La doctora María José García Rubio, docente de la Facultad de Ciencias de la Salud de la Universidad Internacional de Valencia (VIU), lo resume con claridad: el cerebro no es una máquina. Es un órgano biológico que necesita pausas para ordenar información, consolidar aprendizajes y recuperar energía. Paradójicamente, cuanto más ignoramos el descanso, menos productivos y creativos somos, afirma. Dormir bien es permitirle al cerebro reorganizarse, limpiarse y volver a funcionar con precisión.
Desde la neurociencia se sabe que las fases profundas del sueño y la etapa REM cumplen funciones esenciales: fortalecen las conexiones neuronales, procesan experiencias del día, consolidan la memoria y filtran lo irrelevante. Cuando ese proceso se interrumpe, las consecuencias aparecen rápido: fallas de memoria, pérdida de concentración, irritabilidad, lentitud en el pensamiento y errores en la toma de decisiones.
Despertarse cansado incluso después de muchas horas en la cama, tener olvidos frecuentes o necesitar grandes cantidades de cafeína para “activar” el día son señales de alerta de que el descanso no está siendo de calidad.
El cansancio moderno: una problemática en aumento
Los expertos señalan que dormir mal es un fenómeno cada vez más extendido. Las pantallas, el estrés, las rutinas laborales intensas y la dificultad para desconectar son algunos de los factores que erosionan la calidad del sueño. Este cansancio acumulado no solo afecta la productividad, sino también la salud emocional y física: incrementa el riesgo de ansiedad, depresión, hipertensión y enfermedades metabólicas.
Para la doctora García Rubio, mejorar el descanso requiere un cambio de mirada colectivo y personal: dejar de ver el reposo como un obstáculo y entenderlo como parte central del rendimiento. Quienes aprenden a desconectar no son menos productivos, sino más sostenibles: pueden mantener su nivel de desempeño sin pagar el precio del agotamiento, señala.
Sus recomendaciones para mejorar el sueño son simples, pero efectivas:
- Mantener horarios regulares: acostarse y levantarse a la misma hora ayuda a estabilizar el reloj interno.
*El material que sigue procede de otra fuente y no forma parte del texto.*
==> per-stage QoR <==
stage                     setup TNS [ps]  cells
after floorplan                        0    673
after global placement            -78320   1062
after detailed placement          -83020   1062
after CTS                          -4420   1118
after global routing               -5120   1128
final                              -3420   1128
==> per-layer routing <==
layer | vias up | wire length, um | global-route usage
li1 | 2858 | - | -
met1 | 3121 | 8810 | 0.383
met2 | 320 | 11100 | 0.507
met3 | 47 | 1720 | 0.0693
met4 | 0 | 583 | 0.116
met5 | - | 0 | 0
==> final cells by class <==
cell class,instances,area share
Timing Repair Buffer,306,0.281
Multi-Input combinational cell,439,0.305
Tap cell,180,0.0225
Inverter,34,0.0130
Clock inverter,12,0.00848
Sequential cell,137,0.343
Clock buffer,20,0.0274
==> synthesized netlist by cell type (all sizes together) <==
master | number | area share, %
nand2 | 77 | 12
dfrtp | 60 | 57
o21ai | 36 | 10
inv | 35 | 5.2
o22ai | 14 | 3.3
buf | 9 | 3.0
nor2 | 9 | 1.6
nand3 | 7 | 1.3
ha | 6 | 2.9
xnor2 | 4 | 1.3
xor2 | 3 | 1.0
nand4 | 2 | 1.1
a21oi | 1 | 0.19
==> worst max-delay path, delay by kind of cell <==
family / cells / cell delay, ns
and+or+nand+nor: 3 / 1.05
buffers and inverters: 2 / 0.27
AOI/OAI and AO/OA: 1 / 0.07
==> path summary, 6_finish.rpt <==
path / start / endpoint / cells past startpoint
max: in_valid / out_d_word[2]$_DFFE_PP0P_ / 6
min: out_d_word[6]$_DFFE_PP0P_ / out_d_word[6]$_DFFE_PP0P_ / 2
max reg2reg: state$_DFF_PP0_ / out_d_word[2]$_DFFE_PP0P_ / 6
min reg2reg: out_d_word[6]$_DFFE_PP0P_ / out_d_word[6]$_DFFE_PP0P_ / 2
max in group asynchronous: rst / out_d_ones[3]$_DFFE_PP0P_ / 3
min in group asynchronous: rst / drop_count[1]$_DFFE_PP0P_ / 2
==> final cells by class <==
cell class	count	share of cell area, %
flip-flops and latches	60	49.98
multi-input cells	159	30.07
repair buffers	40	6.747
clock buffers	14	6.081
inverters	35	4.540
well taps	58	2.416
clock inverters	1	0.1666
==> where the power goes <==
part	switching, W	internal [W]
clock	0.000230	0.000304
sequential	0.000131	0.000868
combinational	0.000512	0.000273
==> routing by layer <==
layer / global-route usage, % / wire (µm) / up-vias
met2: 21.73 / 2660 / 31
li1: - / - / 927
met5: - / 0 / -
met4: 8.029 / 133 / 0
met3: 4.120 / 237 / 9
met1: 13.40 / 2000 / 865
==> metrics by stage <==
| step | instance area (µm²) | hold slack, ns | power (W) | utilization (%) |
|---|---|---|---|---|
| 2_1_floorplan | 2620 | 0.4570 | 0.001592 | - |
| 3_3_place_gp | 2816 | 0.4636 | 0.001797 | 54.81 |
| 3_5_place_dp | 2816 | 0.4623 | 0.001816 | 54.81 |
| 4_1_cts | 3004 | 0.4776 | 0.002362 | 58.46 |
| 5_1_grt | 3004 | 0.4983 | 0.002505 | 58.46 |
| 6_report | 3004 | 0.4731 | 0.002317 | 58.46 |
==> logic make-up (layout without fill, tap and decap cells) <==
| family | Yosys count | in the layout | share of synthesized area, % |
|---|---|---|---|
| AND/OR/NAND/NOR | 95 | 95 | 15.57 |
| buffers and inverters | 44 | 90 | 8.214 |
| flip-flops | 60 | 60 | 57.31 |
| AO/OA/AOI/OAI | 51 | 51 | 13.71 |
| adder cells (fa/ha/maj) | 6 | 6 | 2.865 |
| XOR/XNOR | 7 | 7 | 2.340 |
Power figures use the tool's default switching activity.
## config.mk

```make
export PLATFORM = sky130hd
export DESIGN_NAME = aesl_deadlock_report_ctrl
export DESIGN_NICKNAME = d
export VERILOG_FILES = /design/src/rtl/aesl_deadlock_report_ctrl.sv
export SDC_FILE = /design/constraint.sdc
export NUM_CORES = 1
export LEC_CHECK = 0
export CORE_MARGIN = 2
export CORE_UTILIZATION = 38
export CTS_CLUSTER_DIAMETER = 150
export CTS_CLUSTER_SIZE = 20
export DETAILED_ROUTE_END_ITERATION = 8
export PLACE_DENSITY = 0.68
export SYNTH_ARGS = -nofsm -noshare
export SYNTH_HDL_FRONTEND = slang
export SYNTH_SLANG_ARGS = --single-unit
```

## constraint.sdc

```tcl
create_clock -name clock -period 4.05 [get_ports clock]
set_input_delay 0.405 -clock clock [delete_from_list [all_inputs] [get_ports clock]]
set_output_delay 0.405 -clock clock [all_outputs]
set_load 0.1 [all_outputs]
```
==> config.mk <==
export PLATFORM = sky130hd
export DESIGN_NAME = multicycle_ctrl
export DESIGN_NICKNAME = d
export VERILOG_FILES = /design/src/rtl/multicycle_ctrl.sv
export SDC_FILE = /design/constraint.sdc
export NUM_CORES = 1
export LEC_CHECK = 0
export CORE_MARGIN = 1.5
export CORE_UTILIZATION = 40
export DETAILED_ROUTE_END_ITERATION = 6
export PLACE_DENSITY = 0.89
export SKIP_CTS_REPAIR_TIMING = 1
export SLEW_MARGIN = 20
export SYNTH_ARGS = -nofsm -noshare
export SYNTH_HDL_FRONTEND = slang
export SYNTH_SLANG_ARGS = --single-unit
==> constraint.sdc <==
create_clock -name cpu_clk -period 1.75 [get_ports cpu_clk]
set_clock_uncertainty 0.1 [all_clocks]
set_input_delay 0.175 -clock cpu_clk [delete_from_list [all_inputs] [get_ports cpu_clk]]
set_output_delay 0.175 -clock cpu_clk [all_outputs]
set_load 0.02 [all_outputs]
==> src/rtl/multicycle_ctrl.sv <==
// multicycle_ctrl: state sequencer and instruction decoder for the multi-cycle miniRV core.
// Walks FETCH/DECODE/EXEC/MEM/WB with timed ROM/RAM handshakes and decodes the latched inst_q.
module multicycle_ctrl #(
  parameter int ACK_TIMEOUT = 255,
  parameter int TO_W        = 8
) (
  input  logic        cpu_clk,
  input  logic        cpu_rst,
  output logic        irom_req,
  input  logic        irom_ack,
  input  logic [31:0] irom_inst,
  output logic        dram_req,
  input  logic        dram_ack,
  output logic [31:0] inst_q,
  output logic [2:0]  sext_op,
  output logic [1:0]  npc_op,
  output logic [2:0]  alu_op,
  output logic        alub_sel,
  output logic [1:0]  rf_wsel,
  output logic [2:0]  br_op,
  output logic        pc_we,
  output logic        rf_we,
  output logic        ram_we,
  output logic        instret,
  output logic        illegal,
  output logic        bus_err,
  output logic [2:0]  state_o
);

  typedef enum logic [2:0] {
    FETCH  = 3'd0,
    DECODE = 3'd1,
    EXEC   = 3'd2,
    MEM    = 3'd3,
    WB     = 3'd4,
    TRAP   = 3'd7
  } state_t;

  localparam logic [6:0] OP_R    = 7'b0110011;
  localparam logic [6:0] OP_I    = 7'b0010011;
  localparam logic [6:0] OP_LW   = 7'b0000011;
  localparam logic [6:0] OP_JALR = 7'b1100111;
  localparam logic [6:0] OP_SW   = 7'b0100011;
  localparam logic [6:0] OP_B    = 7'b1100011;
  localparam logic [6:0] OP_LUI  = 7'b0110111;
  localparam logic [6:0] OP_JAL  = 7'b1101111;

  localparam logic            TO_EN   = (ACK_TIMEOUT != 0);
  localparam logic [TO_W-1:0] TO_LAST = TO_W'((ACK_TIMEOUT > 0) ? ACK_TIMEOUT - 1 : 0);

  state_t          state, next_state;
  logic [TO_W-1:0] to_cnt;
  logic [6:0]      opcode, funct7;
  logic [2:0]      funct3;
  logic [4:0]      rd;
  logic            is_r, f7_zero, f7_alt;
  logic [2:0]      alu_f;
  logic            alu_ok;
  logic            legal, is_mem, is_sw, writes_rd;
  logic            waiting, to_expired, set_illegal, set_bus_err;

  assign opcode  = inst_q[6:0];
  assign rd      = inst_q[11:7];
  assign funct3  = inst_q[14:12];
  assign funct7  = inst_q[31:25];
  assign is_r    = (opcode == OP_R);
  assign f7_zero = (funct7 == 7'b0000000);
  assign f7_alt  = (funct7 == 7'b0100000);
  assign state_o = state;

  // For I-type, funct7 is immediate bits except on the shift forms, so only shifts check it there.
  always_comb begin
    alu_f  = 3'b000;
    alu_ok = 1'b0;
    case (funct3)
      3'b000: begin
        alu_f  = (is_r && f7_alt) ? 3'b001 : 3'b000;
        alu_ok = !is_r || f7_zero || f7_alt;
      end
      3'b001: begin alu_f = 3'b101; alu_ok = f7_zero; end
      3'b100: begin alu_f = 3'b100; alu_ok = !is_r || f7_zero; end
      3'b101: begin alu_f = f7_alt ? 3'b111 : 3'b110; alu_ok = f7_zero || f7_alt; end
      3'b110: begin alu_f = 3'b011; alu_ok = !is_r || f7_zero; end
      3'b111: begin alu_f = 3'b010; alu_ok = !is_r || f7_zero; end
      default: alu_ok = 1'b0;
    endcase
  end

  always_comb begin
    sext_op   = 3'b111;
    npc_op    = 2'b00;
    alu_op    = 3'b000;
    alub_sel  = 1'b0;
    rf_wsel   = 2'b00;
    br_op     = 3'b111;
    legal     = 1'b0;
    is_mem    = 1'b0;
    is_sw     = 1'b0;
    writes_rd = 1'b0;
    case (opcode)
      OP_R, OP_I: if (alu_ok) begin
        legal     = 1'b1;
        sext_op   = is_r ? 3'b111 : 3'b000;
        alu_op    = alu_f;
        alub_sel  = !is_r;
        writes_rd = 1'b1;
      end
      OP_LW: if (funct3 == 3'b010) begin
        legal     = 1'b1;
        sext_op   = 3'b000;
        alub_sel  = 1'b1;
        rf_wsel   = 2'b01;
        is_mem    = 1'b1;
        writes_rd = 1'b1;
      end
      OP_SW: if (funct3 == 3'b010) begin
        legal    = 1'b1;
        sext_op  = 3'b001;
        alub_sel = 1'b1;
        is_mem   = 1'b1;
        is_sw    = 1'b1;
      end
      OP_JALR: if (funct3 == 3'b000) begin
        legal     = 1'b1;
        sext_op   = 3'b000;
        npc_op    = 2'b11;
        alub_sel  = 1'b1;
        rf_wsel   = 2'b10;
        writes_rd = 1'b1;
      end
      // Branch funct3 000/001/100/101 compress onto br_op 000..011.
      OP_B: if (funct3[1] == 1'b0) begin
        legal   = 1'b1;
        sext_op = 3'b010;
        npc_op  = 2'b10;
        alu_op  = 3'b001;
        br_op   = {1'b0, funct3[2], funct3[0]};
      end
      OP_LUI: begin
        legal     = 1'b1;
        sext_op   = 3'b011;
        rf_wsel   = 2'b11;
        writes_rd = 1'b1;
      end
      OP_JAL: begin
        legal     = 1'b1;
        sext_op   = 3'b100;
        npc_op    = 2'b01;
        rf_wsel   = 2'b10;
        writes_rd = 1'b1;
      end
      default: legal = 1'b0;
    endcase
  end

  assign waiting    = ((state == FETCH) && !irom_ack) || ((state == MEM) && !dram_ack);
  assign to_expired = TO_EN && (to_cnt == TO_LAST);

  // Next-state and strobes; an ack on the last allowed wait cycle takes priority over the timeout.
  always_comb begin
    next_state  = state;
    irom_req    = 1'b0;
    dram_req    = 1'b0;
    ram_we      = 1'b0;
    pc_we       = 1'b0;
    rf_we       = 1'b0;
    instret     = 1'b0;
    set_illegal = 1'b0;
    set_bus_err = 1'b0;
    case (state)
      FETCH: begin
        irom_req = !cpu_rst;
        if (irom_ack) begin
          next_state = DECODE;
        end else if (to_expired) begin
          next_state  = TRAP;
          set_bus_err = 1'b1;
        end
      end
      DECODE: begin
        if (legal) begin
          next_state = EXEC;
        end else begin
          next_state  = TRAP;
          set_illegal = 1'b1;
        end
      end
      EXEC: next_state = is_mem ? MEM : WB;
      MEM: begin
        dram_req = 1'b1;
        ram_we   = is_sw;
        if (dram_ack) begin
          next_state = WB;
        end else if (to_expired) begin
          next_state  = TRAP;
          set_bus_err = 1'b1;
        end
      end
      WB: begin
        pc_we      = 1'b1;
        instret    = 1'b1;
        rf_we      = writes_rd && (rd != 5'd0);
        next_state = FETCH;
      end
      TRAP:    next_state = TRAP;
      default: next_state = TRAP;
    endcase
  end

  always_ff @(posedge cpu_clk or posedge cpu_rst) begin
    if (cpu_rst) begin
      state   <= FETCH;
      inst_q  <= 32'h0;
      to_cnt  <= '0;
      illegal <= 1'b0;
      bus_err <= 1'b0;
    end else begin
      state <= next_state;
      if ((state == FETCH) && irom_ack) inst_q <= irom_inst;
      to_cnt <= waiting ? to_cnt + TO_W'(1) : '0;
      if (set_illegal) illegal <= 1'b1;
      if (set_bus_err) bus_err <= 1'b1;
    end
  end

endmodule

==> results.sh <==
export IMPL_syn_num_nets=263
export IMPL_dieWidth_um=80.6
export IMPL_min_period_ps=2400
export IMPL_fmax_ghz=0.417
export IMPL_yosysUniqueCellTypes=55
export IMPL_grtUsageTotal_pct=25.1
export IMPL_endpoint_kind="output port"
export IMPL_finish_utilization_pct=81.8
export IMPL_violations="negative setup slack"
export IMPL_syn_area_per_cell_um2=10.7
export IMPL_area_delta_synth_final_pct=98.7
export IMPL_n_fill_cell=292
export IMPL_port_buffers=92
export IMPL_worstMarginPinSlew_ps=330
export IMPL_hp_class="in -> async"
export IMPL_path_clk_slew_ps=90
export IMPL_cp_data_arrival_time_ps=2120
export IMPL_route_detailed_drc=0
export IMPL_synth_area_leader_cell="dfrtp_1"
export IMPL_gp_congestion=0.961
export IMPL_seq_area_frac_synth_pct=46.7
export IMPL_antenna_diode_count=0
export IMPL_clockBufferDepth=2
export IMPL_total_power_mw=2.55
export IMPL_die_area_um2=6500
export IMPL_slew_headroom_pct=78.0
export IMPL_drive_gt1_share_pct=51.2
export IMPL_cts_sinks=45
export IMPL_fin_nets=443
export IMPL_multi_input_area_um2=1620
export IMPL_ys_ff_latch=45
export IMPL_setup_ws_ps=-645
export IMPL_cts_buffers=5
export IMPL_tns_ps=-14980
export IMPL_yosysTopAreaCellShare_pct=46.7
export IMPL_cts_tree="built"
export IMPL_synth_async_sr_flop_share_pct=100
export IMPL_synth_warning_count=0
export IMPL_worstPathMaxFanout=5
export IMPL_maxSlewViolCount=0
export IMPL_cts_root_buf="clkbuf_8"
export IMPL_drt_initial_drc_count=178
export IMPL_grt_antenna_before_repair=0
export IMPL_io_pin_count=93
export IMPL_vias=2723
export IMPL_p_leak_nw=2.19
export IMPL_seq_area_um2=1140
export IMPL_powerDensity_nw_per_um2=533
export IMPL_ant_nets=0
export IMPL_synthTopCellsByArea="dfrtp_1 (47%), mux2_2 (14%), nor2_1 (3.1%)"
export IMPL_die_height_um=80.6
export IMPL_drt_wl_total_um=9930
export IMPL_synth_area_um2=2410
export IMPL_finalSetupViolations=53
export IMPL_critical_path_class="reg -> out"
export IMPL_drv_cap=0
export IMPL_firstDrtPassIters=4
export IMPL_coreArea_um2=5850
export IMPL_wl_per_cell_um=20.6
export IMPL_synth_ff_type="dfrtp_1"
export IMPL_worst_skew_pair_late_latency_ps=300
export IMPL_htree_levels=2
export IMPL_grt_overflow=0
export IMPL_grt_max_degree=46
export IMPL_grt_pass1_wl_um=12300
export IMPL_cp_data_required_time_ps=1470
export IMPL_hold_viol=0
export IMPL_start_kind="register"
export IMPL_outcome="finished with violations"
export IMPL_place_hpwl_um=5820
export IMPL_synthCells=225
export IMPL_initial_core_util_pct=41.2
export IMPL_vias_per_cell=5.66
export IMPL_post_route_period_util_pct=137
export IMPL_pre_cts_slack_ps=-800
export IMPL_rsz0062_at_grt="true"
export IMPL_grt_pass1_vias=2580
export IMPL_rows=28
export IMPL_ir_drop_uv=603
export IMPL_synth_edf_count=0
- Reducir el uso de pantallas antes de dormir: la luz azul interfiere en la producción de melatonina.
- Cuidar la temperatura y la oscuridad del dormitorio: un ambiente fresco y sin luz favorece el descanso profundo.
- Evitar cafeína y estimulantes en las horas previas al sueño.
- Incorporar rutinas relajantes, como la lectura suave, estiramientos o ejercicios de respiración consciente.
La evidencia es contundente: dormir bien potencia la creatividad, mejora el manejo del estrés, afina la toma de decisiones y favorece la regulación emocional. Descansar no es detenerse, es prepararse para avanzar. Y quienes lo incorporan como parte de su rutina no solo viven mejor, sino que también rinden más… sin sacrificar su bienestar.